▶ **Required action**:
Below are some records. Say how many of their lines contain the string "internal", and give nothing but the number.

Collected data
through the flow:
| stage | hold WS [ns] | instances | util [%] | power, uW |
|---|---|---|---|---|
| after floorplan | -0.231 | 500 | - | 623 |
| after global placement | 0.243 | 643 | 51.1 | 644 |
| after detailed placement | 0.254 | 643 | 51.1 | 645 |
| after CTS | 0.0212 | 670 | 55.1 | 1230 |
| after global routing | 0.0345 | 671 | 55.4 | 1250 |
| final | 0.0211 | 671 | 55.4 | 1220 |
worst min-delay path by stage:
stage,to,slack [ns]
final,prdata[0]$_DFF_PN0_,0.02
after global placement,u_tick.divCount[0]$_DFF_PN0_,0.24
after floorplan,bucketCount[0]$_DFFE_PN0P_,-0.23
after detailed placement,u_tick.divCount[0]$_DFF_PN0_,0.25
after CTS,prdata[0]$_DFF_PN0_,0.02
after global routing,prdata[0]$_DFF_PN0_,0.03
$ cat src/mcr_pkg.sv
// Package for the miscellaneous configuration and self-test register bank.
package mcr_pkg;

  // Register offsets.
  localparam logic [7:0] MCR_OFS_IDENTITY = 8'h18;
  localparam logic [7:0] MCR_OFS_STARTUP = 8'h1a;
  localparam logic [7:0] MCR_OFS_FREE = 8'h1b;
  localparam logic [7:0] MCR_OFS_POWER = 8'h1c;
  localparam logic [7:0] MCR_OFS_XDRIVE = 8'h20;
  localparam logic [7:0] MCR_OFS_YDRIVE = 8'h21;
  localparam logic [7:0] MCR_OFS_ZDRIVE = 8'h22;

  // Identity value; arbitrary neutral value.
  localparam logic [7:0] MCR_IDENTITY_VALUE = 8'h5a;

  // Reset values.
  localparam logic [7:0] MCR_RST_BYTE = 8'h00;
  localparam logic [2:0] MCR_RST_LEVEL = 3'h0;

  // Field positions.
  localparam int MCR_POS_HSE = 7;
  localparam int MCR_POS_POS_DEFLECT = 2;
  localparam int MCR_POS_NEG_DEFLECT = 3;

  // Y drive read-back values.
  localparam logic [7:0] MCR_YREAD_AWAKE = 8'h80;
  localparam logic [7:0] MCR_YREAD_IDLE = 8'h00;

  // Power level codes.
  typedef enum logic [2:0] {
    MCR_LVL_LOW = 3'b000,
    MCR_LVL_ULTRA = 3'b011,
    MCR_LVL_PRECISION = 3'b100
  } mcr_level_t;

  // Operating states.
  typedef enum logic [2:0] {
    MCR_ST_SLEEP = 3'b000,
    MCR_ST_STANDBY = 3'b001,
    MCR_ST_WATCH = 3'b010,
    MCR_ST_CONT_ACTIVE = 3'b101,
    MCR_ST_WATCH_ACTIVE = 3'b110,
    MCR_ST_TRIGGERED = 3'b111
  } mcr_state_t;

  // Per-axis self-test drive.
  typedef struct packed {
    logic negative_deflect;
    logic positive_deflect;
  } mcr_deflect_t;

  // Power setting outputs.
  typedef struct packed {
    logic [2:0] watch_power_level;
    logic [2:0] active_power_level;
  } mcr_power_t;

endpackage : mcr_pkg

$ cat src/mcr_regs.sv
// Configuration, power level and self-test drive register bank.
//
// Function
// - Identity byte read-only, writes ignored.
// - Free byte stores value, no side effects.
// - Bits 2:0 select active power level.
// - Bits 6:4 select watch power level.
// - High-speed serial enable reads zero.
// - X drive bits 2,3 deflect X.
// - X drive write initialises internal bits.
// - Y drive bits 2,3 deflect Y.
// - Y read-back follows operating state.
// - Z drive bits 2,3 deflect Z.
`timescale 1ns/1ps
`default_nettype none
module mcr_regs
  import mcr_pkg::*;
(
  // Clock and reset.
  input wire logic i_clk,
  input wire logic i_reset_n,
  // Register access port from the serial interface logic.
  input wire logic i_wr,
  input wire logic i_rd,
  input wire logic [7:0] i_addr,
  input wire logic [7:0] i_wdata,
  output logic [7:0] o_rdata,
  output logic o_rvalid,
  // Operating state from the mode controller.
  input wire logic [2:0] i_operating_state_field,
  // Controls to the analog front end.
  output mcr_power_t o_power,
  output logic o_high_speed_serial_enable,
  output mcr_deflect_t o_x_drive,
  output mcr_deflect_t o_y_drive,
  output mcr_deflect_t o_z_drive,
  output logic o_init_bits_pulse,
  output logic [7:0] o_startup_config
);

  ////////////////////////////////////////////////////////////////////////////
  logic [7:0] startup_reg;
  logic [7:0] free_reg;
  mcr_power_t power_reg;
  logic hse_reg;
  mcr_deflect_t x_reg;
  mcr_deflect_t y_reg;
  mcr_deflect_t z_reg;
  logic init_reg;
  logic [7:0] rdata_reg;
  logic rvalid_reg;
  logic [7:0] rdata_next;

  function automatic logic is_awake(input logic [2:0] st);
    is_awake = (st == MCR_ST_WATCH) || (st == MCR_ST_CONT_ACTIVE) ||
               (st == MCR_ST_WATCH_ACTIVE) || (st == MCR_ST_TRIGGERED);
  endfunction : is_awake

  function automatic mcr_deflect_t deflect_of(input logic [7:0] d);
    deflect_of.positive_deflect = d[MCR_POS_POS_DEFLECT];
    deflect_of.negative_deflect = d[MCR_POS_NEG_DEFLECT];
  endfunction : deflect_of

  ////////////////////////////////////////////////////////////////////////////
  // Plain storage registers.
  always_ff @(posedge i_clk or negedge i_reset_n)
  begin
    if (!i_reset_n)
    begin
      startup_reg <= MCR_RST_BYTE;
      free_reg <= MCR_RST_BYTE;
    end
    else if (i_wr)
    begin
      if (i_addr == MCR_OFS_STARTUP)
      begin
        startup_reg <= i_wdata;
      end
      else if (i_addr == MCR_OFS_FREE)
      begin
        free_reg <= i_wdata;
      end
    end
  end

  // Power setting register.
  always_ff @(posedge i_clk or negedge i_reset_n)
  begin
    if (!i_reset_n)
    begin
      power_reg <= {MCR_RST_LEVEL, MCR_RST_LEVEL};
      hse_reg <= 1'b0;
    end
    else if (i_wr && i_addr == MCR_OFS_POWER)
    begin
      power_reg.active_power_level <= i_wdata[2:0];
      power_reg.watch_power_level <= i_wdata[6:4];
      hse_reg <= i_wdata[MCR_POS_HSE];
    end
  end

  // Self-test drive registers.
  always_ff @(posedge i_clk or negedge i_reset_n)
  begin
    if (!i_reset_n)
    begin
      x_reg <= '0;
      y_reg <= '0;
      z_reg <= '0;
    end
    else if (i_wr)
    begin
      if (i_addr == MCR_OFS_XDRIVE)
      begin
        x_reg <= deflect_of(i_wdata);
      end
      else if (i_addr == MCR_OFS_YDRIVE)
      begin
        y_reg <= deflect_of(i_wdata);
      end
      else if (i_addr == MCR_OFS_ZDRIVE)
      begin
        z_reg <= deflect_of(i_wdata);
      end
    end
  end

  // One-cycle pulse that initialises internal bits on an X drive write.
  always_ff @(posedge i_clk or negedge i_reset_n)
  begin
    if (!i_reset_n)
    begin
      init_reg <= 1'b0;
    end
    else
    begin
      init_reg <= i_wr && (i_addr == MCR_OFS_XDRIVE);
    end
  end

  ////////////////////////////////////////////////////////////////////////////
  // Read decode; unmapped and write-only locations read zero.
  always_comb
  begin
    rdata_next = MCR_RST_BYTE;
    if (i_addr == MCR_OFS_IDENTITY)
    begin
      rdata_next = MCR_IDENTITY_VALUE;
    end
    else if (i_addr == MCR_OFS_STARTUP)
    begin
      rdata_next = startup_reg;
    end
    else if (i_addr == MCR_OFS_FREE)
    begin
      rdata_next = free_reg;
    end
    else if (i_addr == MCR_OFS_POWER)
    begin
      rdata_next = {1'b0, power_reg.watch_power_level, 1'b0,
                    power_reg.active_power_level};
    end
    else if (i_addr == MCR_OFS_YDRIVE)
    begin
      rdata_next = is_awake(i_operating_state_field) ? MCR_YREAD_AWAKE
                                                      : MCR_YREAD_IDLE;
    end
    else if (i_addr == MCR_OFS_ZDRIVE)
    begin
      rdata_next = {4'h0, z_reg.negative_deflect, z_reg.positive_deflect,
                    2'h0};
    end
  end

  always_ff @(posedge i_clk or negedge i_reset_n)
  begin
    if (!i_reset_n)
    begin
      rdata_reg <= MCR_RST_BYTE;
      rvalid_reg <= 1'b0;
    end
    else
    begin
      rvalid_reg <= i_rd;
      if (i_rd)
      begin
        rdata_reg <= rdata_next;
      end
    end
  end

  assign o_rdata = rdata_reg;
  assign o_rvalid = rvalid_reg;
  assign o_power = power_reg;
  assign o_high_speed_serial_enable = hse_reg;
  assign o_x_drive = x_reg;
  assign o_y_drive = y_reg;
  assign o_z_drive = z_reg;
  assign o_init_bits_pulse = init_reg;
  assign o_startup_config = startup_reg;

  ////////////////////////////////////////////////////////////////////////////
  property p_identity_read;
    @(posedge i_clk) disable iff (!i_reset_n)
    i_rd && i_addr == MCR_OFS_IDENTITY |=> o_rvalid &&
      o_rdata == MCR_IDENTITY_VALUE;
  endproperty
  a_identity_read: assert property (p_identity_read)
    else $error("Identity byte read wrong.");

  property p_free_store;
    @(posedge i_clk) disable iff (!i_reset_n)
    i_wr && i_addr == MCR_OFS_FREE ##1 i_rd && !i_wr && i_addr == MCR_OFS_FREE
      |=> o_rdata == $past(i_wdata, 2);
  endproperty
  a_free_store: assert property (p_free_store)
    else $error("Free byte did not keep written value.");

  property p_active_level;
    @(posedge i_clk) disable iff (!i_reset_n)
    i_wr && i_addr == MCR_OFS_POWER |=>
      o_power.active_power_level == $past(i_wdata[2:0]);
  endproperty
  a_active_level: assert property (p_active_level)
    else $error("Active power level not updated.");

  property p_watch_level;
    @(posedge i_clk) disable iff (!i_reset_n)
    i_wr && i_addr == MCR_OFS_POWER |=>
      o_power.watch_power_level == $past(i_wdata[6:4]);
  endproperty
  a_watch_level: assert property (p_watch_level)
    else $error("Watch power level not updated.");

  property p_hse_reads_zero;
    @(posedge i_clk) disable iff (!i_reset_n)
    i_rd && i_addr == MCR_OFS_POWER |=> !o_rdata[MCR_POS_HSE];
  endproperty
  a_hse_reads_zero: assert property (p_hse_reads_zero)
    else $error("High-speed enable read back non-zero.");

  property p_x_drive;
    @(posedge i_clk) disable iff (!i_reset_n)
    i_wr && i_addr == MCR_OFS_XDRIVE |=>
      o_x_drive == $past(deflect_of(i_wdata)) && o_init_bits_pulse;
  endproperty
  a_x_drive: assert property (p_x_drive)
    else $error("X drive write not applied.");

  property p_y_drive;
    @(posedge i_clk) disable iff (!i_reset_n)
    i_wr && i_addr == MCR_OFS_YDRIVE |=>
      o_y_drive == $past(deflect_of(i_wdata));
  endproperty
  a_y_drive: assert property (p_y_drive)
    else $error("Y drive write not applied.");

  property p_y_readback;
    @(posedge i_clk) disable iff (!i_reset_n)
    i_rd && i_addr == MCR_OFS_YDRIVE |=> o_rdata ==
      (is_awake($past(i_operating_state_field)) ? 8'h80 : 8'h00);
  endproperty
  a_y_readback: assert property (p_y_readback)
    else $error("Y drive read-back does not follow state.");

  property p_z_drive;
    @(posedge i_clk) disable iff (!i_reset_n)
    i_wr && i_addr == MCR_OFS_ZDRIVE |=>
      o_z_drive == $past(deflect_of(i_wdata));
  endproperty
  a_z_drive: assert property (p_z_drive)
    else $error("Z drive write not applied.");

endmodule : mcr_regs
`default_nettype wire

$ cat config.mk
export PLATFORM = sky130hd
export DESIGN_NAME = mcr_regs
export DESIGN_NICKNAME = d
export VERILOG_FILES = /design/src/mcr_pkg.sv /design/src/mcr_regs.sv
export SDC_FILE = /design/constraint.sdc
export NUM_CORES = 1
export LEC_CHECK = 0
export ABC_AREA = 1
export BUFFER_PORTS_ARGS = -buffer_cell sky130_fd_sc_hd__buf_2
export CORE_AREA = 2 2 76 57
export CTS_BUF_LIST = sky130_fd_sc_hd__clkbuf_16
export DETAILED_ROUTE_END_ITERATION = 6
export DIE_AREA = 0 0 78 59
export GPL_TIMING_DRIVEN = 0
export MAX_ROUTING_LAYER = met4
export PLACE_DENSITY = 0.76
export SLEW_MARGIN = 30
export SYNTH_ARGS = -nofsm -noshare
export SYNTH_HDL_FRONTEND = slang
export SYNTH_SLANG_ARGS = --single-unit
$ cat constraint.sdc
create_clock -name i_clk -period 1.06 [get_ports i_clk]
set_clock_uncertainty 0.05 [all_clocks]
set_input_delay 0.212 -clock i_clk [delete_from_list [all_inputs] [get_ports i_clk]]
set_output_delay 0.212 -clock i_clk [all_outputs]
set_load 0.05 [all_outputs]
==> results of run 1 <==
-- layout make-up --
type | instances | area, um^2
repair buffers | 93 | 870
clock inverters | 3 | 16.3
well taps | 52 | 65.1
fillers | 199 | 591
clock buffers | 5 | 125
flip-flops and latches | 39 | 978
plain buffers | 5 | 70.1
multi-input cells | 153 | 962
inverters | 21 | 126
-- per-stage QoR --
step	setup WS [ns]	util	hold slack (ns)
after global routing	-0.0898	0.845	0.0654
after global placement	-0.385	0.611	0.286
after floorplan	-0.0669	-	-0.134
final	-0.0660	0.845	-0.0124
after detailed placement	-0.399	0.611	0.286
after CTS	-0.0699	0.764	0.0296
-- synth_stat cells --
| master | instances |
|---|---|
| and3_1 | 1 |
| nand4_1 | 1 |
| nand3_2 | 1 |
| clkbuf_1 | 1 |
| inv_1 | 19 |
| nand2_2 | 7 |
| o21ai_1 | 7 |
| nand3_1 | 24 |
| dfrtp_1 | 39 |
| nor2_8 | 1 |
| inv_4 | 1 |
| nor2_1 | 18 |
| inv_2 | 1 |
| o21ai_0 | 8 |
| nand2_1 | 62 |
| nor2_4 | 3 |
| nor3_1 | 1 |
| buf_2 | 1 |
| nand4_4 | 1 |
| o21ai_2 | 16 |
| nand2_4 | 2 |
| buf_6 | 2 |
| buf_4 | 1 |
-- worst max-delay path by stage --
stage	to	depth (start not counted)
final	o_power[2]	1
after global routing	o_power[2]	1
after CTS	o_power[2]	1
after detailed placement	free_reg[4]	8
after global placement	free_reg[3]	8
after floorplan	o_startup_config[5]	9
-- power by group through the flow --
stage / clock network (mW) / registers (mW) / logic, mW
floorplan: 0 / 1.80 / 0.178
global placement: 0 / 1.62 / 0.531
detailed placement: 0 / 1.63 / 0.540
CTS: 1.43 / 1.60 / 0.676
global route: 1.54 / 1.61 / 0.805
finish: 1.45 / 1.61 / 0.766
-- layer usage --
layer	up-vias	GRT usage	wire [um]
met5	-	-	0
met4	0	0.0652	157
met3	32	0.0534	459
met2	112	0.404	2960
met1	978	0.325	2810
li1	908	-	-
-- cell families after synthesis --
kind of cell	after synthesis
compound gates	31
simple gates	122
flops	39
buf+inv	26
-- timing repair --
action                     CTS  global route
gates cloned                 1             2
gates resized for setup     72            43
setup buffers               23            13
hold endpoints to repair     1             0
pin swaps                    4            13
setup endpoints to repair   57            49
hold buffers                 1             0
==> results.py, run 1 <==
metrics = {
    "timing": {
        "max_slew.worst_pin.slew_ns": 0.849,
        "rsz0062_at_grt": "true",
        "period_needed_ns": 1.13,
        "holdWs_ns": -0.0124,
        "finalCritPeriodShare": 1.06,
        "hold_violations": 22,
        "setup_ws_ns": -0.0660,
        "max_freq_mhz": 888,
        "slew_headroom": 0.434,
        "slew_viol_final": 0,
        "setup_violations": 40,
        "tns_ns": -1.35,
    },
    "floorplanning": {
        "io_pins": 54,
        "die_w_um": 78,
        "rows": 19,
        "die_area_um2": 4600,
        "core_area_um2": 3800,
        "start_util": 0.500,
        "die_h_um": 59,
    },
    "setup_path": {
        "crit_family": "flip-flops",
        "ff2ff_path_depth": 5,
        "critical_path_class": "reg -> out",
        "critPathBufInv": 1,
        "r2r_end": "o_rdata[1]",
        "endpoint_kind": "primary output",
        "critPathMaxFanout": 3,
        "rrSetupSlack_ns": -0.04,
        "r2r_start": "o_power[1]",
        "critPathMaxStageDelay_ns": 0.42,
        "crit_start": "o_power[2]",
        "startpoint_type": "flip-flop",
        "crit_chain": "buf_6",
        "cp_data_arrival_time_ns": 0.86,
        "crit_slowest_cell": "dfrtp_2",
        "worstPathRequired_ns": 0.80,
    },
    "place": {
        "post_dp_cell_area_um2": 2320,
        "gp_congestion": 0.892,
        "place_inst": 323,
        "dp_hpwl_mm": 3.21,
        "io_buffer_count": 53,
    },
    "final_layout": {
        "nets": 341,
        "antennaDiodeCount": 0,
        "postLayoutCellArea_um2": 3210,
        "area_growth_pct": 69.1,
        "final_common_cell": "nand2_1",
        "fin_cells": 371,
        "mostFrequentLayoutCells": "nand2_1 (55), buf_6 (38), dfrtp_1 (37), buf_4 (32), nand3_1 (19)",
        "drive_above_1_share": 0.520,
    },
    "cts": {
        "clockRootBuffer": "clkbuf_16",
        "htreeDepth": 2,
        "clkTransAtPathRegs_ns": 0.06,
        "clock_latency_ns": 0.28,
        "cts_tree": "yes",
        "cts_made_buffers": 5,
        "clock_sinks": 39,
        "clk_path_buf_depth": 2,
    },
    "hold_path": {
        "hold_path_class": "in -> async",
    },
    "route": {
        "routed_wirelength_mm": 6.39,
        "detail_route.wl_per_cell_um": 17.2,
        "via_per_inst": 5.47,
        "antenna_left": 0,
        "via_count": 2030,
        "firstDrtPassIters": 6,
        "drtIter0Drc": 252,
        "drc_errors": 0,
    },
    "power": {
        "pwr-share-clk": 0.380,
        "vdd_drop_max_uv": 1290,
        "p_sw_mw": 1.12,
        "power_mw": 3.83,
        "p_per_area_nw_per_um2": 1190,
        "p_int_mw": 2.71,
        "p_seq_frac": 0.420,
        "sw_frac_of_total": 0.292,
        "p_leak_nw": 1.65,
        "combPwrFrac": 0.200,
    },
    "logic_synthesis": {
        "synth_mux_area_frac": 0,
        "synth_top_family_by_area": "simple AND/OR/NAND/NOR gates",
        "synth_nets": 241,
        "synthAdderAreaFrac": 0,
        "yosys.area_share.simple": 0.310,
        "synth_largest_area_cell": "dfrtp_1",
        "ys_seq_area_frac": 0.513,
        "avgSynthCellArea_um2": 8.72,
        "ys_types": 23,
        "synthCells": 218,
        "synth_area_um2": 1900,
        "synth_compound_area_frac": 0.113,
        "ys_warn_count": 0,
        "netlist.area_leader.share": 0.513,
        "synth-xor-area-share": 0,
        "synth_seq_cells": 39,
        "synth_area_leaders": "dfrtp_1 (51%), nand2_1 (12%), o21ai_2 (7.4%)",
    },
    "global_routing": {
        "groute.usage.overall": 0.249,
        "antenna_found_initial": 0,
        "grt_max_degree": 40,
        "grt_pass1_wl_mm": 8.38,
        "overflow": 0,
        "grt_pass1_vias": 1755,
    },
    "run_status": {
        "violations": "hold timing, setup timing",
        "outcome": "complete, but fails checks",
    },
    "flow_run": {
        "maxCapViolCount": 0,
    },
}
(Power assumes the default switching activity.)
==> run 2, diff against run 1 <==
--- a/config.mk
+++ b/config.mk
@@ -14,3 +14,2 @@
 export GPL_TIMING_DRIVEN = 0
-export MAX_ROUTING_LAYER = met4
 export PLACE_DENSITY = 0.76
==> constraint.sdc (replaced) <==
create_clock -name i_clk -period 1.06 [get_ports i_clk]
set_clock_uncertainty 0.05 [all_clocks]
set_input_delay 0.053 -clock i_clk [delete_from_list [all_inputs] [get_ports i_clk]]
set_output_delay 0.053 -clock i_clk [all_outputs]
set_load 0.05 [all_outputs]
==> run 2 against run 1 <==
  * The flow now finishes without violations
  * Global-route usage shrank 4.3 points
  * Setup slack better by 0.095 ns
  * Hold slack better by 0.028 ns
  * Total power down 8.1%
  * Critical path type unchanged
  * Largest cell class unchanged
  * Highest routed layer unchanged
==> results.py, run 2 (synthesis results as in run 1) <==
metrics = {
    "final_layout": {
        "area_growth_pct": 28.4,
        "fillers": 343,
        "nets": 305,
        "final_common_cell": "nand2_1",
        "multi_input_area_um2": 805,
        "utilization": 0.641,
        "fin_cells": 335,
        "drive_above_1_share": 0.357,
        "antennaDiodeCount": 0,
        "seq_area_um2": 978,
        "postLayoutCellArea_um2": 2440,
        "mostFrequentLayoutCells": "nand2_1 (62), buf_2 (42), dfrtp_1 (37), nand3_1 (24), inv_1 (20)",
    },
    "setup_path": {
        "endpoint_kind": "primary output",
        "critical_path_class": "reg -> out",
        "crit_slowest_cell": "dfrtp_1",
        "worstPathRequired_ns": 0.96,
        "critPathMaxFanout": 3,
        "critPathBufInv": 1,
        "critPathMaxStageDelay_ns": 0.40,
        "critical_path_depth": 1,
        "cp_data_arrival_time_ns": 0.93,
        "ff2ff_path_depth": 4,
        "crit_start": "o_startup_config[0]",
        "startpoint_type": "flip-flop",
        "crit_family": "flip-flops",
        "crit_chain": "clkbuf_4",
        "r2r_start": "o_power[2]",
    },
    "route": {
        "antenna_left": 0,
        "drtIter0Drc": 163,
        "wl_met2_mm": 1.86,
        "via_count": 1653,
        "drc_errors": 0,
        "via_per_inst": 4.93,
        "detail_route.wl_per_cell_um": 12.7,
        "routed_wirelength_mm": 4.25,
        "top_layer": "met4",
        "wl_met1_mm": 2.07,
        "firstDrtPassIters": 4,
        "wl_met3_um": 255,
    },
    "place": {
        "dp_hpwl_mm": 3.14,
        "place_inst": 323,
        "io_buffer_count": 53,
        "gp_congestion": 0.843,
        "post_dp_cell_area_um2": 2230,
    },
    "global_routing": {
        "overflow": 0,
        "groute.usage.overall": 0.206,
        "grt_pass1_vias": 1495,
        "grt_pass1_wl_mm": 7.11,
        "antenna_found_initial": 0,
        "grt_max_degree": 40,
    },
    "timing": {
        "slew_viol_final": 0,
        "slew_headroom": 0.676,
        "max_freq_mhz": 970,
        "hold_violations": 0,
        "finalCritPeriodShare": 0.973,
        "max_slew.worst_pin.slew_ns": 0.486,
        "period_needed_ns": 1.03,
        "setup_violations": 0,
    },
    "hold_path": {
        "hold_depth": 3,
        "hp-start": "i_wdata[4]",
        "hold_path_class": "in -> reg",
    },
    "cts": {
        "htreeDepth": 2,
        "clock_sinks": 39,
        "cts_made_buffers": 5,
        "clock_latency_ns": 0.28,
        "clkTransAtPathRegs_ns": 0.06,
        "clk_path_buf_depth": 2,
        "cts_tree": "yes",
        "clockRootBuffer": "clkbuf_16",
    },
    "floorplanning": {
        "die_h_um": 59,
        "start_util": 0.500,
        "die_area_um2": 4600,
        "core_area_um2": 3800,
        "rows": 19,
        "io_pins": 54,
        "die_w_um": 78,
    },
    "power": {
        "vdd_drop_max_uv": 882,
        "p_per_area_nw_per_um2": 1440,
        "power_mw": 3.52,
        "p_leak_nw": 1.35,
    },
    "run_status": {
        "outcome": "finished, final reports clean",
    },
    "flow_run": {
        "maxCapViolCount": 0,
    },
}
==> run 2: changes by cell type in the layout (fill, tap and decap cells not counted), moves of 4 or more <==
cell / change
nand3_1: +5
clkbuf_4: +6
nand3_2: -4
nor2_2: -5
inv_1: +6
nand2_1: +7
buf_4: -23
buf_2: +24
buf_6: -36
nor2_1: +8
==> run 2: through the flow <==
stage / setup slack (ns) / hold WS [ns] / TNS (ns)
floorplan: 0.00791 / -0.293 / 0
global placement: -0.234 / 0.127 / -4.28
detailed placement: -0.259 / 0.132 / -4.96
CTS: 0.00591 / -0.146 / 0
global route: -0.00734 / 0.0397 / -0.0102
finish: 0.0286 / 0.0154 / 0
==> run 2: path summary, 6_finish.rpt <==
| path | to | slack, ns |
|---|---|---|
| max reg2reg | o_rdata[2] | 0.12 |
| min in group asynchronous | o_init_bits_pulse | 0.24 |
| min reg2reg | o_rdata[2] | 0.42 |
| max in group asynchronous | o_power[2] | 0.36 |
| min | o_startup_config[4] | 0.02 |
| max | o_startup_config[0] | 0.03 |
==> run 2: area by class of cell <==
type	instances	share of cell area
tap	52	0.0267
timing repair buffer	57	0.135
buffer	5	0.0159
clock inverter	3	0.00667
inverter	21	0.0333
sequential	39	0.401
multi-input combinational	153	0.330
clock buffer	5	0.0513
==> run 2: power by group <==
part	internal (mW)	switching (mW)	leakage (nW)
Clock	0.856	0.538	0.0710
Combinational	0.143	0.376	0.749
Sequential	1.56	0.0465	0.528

▶ **Solution for this task**:
3